> [Source records]
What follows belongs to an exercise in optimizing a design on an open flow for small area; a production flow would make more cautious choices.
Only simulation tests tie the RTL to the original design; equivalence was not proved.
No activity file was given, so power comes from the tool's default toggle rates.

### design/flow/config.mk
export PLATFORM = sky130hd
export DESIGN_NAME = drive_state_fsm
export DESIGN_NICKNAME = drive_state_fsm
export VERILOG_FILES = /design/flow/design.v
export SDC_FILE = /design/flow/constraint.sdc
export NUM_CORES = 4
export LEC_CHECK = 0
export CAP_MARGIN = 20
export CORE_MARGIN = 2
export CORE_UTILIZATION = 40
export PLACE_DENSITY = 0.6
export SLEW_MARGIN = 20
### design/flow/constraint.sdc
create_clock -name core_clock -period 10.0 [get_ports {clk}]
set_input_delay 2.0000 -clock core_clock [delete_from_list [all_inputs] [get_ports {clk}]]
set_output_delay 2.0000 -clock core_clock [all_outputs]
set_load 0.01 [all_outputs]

--

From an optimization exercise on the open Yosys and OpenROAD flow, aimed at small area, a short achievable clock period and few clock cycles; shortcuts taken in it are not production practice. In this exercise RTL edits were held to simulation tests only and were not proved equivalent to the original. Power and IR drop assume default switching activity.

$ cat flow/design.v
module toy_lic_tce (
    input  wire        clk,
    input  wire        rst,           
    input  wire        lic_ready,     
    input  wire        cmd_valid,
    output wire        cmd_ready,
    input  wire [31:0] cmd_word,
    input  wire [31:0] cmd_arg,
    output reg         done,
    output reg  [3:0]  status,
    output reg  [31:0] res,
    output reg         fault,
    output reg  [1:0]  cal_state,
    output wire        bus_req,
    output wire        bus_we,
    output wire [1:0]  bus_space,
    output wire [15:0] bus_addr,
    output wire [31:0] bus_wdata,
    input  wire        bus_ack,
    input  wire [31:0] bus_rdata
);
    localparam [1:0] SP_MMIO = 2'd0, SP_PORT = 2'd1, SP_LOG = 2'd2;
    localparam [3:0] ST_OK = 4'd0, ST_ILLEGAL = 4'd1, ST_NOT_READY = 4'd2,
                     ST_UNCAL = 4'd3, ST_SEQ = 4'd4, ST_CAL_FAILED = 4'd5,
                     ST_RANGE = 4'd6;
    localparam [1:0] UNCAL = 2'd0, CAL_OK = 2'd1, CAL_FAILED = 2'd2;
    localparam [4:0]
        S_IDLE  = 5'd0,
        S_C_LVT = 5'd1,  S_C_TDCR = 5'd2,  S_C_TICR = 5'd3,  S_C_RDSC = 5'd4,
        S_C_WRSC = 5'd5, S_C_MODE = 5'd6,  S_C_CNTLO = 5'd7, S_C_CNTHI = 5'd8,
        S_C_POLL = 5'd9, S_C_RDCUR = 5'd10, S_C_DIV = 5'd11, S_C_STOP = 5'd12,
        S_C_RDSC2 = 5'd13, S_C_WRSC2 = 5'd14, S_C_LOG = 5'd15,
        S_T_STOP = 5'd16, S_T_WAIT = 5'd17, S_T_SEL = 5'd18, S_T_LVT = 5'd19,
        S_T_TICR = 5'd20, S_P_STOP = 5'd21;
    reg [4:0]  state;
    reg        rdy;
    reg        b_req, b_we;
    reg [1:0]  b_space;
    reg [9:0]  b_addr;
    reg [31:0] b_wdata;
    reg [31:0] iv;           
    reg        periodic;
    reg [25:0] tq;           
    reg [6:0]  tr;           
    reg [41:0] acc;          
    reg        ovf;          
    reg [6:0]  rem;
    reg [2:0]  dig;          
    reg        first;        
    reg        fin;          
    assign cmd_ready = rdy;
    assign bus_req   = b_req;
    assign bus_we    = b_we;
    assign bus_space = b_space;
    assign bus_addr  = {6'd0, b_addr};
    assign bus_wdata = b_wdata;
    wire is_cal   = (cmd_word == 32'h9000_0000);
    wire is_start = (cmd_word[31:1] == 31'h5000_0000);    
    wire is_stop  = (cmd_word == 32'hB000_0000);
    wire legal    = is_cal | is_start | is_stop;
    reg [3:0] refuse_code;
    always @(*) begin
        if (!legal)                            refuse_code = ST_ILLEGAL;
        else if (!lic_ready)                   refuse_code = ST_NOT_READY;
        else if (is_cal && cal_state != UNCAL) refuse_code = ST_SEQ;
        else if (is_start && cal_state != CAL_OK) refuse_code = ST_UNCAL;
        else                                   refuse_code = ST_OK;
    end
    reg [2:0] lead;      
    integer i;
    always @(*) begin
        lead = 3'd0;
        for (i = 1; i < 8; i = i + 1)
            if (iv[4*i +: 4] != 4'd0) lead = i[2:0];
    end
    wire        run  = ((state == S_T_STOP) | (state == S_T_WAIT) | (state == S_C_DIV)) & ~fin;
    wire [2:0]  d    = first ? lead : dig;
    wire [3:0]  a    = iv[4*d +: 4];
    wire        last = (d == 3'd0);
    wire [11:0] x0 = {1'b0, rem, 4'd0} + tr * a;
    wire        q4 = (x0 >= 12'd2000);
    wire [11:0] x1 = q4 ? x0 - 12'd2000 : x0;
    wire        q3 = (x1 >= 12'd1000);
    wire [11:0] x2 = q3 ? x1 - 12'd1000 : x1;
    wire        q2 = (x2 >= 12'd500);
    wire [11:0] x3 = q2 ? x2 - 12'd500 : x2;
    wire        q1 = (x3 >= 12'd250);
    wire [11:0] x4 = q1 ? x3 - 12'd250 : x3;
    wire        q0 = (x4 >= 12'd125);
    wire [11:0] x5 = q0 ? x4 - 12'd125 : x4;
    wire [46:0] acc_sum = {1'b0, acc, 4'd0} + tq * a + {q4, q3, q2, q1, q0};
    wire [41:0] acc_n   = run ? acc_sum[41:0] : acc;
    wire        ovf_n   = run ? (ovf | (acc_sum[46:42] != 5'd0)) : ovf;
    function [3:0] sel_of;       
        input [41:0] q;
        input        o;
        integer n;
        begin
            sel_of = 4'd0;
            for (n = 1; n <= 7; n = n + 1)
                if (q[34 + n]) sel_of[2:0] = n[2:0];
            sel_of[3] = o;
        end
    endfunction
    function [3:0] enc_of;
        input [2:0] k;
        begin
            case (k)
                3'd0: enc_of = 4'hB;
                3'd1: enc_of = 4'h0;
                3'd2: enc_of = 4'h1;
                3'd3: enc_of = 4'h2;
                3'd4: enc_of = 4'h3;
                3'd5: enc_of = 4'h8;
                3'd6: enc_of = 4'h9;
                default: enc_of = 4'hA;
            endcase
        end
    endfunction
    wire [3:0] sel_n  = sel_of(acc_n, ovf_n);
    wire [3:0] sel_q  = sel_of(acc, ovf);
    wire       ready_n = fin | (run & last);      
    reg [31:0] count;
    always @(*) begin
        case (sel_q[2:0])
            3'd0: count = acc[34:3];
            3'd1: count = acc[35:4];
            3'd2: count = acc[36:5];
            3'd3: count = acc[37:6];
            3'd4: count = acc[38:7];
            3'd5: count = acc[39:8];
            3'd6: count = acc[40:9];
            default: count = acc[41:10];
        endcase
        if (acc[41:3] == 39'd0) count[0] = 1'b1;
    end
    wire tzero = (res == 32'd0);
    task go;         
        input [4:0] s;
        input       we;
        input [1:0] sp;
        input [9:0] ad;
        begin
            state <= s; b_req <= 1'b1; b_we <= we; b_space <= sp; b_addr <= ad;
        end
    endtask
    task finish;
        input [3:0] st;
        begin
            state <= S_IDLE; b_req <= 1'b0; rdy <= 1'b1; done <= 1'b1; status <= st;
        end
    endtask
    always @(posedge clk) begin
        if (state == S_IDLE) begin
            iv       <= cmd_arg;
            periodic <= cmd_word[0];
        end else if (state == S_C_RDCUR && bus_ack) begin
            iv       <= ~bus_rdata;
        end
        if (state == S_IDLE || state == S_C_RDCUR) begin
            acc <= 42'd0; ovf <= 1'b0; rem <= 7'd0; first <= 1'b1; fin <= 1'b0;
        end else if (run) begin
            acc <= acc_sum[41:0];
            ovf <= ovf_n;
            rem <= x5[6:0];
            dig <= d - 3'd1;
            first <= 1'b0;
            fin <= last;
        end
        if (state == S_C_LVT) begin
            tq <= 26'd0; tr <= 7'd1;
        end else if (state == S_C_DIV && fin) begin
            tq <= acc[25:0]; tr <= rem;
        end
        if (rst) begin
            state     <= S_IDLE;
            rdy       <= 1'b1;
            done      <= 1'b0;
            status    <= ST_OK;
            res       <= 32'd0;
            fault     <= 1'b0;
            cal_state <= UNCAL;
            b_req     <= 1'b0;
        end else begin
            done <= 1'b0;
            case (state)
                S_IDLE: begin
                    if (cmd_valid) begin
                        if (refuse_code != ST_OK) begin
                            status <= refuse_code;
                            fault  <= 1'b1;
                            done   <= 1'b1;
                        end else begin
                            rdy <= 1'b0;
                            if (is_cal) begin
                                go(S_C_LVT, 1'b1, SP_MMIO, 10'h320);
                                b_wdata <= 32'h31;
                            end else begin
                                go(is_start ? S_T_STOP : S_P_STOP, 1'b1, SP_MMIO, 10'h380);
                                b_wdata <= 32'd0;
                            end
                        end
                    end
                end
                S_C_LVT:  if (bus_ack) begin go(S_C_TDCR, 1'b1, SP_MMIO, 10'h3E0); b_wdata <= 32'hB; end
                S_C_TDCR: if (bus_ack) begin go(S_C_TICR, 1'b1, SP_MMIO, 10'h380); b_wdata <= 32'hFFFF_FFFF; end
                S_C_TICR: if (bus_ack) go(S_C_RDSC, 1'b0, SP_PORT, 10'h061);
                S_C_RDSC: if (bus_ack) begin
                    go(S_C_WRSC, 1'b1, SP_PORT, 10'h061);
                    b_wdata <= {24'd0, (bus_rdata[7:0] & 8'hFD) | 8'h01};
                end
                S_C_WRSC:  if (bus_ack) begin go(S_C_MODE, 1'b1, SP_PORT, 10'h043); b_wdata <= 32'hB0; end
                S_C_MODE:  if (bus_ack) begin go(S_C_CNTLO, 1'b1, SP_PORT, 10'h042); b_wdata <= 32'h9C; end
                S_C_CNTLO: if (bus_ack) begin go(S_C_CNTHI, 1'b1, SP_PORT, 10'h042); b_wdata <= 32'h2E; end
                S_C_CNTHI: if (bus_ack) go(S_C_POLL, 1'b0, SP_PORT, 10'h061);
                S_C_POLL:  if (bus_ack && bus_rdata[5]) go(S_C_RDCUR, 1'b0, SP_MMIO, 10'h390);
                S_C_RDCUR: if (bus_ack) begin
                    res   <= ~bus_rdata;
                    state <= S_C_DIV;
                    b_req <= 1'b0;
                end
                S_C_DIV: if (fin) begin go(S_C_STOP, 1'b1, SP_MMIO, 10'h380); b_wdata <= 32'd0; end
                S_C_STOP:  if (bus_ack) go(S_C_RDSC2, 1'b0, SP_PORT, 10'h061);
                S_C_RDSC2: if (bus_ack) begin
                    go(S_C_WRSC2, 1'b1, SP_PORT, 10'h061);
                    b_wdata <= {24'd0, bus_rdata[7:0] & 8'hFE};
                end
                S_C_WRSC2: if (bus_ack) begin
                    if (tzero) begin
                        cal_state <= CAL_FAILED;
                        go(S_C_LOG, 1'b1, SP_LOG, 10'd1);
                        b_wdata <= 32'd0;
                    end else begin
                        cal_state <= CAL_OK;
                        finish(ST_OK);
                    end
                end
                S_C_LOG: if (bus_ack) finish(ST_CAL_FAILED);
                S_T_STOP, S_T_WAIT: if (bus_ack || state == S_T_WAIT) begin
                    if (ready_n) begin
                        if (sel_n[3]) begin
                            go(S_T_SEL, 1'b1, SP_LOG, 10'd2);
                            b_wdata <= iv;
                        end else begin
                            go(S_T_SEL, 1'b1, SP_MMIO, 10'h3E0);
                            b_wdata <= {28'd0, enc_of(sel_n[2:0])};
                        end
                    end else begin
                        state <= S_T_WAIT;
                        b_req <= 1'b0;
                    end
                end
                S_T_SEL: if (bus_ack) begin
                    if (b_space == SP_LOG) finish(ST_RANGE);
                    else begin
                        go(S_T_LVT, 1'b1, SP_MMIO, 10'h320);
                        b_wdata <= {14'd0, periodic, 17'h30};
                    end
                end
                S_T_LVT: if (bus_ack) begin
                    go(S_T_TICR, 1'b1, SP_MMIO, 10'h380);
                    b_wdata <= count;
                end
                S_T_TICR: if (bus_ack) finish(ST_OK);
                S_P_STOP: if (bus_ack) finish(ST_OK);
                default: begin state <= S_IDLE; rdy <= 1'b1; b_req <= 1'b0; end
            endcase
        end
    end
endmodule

==

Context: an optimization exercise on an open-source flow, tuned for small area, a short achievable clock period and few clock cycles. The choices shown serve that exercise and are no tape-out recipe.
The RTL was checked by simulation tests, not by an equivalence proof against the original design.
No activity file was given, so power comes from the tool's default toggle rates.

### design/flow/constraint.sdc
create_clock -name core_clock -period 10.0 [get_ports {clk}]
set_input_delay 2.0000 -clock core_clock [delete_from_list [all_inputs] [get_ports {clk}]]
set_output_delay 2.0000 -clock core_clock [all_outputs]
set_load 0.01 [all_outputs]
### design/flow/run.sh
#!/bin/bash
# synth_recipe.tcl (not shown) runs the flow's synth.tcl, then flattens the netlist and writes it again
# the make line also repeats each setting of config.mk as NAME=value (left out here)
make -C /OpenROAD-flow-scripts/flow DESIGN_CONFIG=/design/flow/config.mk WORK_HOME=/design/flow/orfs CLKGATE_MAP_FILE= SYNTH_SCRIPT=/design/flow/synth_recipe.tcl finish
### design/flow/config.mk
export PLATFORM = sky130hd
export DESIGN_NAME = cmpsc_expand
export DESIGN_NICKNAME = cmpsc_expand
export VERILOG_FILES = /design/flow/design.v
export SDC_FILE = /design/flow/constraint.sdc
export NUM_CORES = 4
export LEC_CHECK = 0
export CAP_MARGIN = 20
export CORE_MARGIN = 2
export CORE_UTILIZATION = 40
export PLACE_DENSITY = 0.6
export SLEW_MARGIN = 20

> [WHAT THIS TASK INVOLVES]
Among the entries above, copy exactly only the lines starting with the one containing "ST_UNCAL = 4'd3, ST_SEQ" and going through the one containing "S_C_RDSC2 = 5'd13, S_C_WRSC2", both ends included.

> [EXERCISE SOLUTION]
                     ST_UNCAL = 4'd3, ST_SEQ = 4'd4, ST_CAL_FAILED = 4'd5,
                     ST_RANGE = 4'd6;
    localparam [1:0] UNCAL = 2'd0, CAL_OK = 2'd1, CAL_FAILED = 2'd2;
    localparam [4:0]
        S_IDLE  = 5'd0,
        S_C_LVT = 5'd1,  S_C_TDCR = 5'd2,  S_C_TICR = 5'd3,  S_C_RDSC = 5'd4,
        S_C_WRSC = 5'd5, S_C_MODE = 5'd6,  S_C_CNTLO = 5'd7, S_C_CNTHI = 5'd8,
        S_C_POLL = 5'd9, S_C_RDCUR = 5'd10, S_C_DIV = 5'd11, S_C_STOP = 5'd12,
        S_C_RDSC2 = 5'd13, S_C_WRSC2 = 5'd14, S_C_LOG = 5'd15,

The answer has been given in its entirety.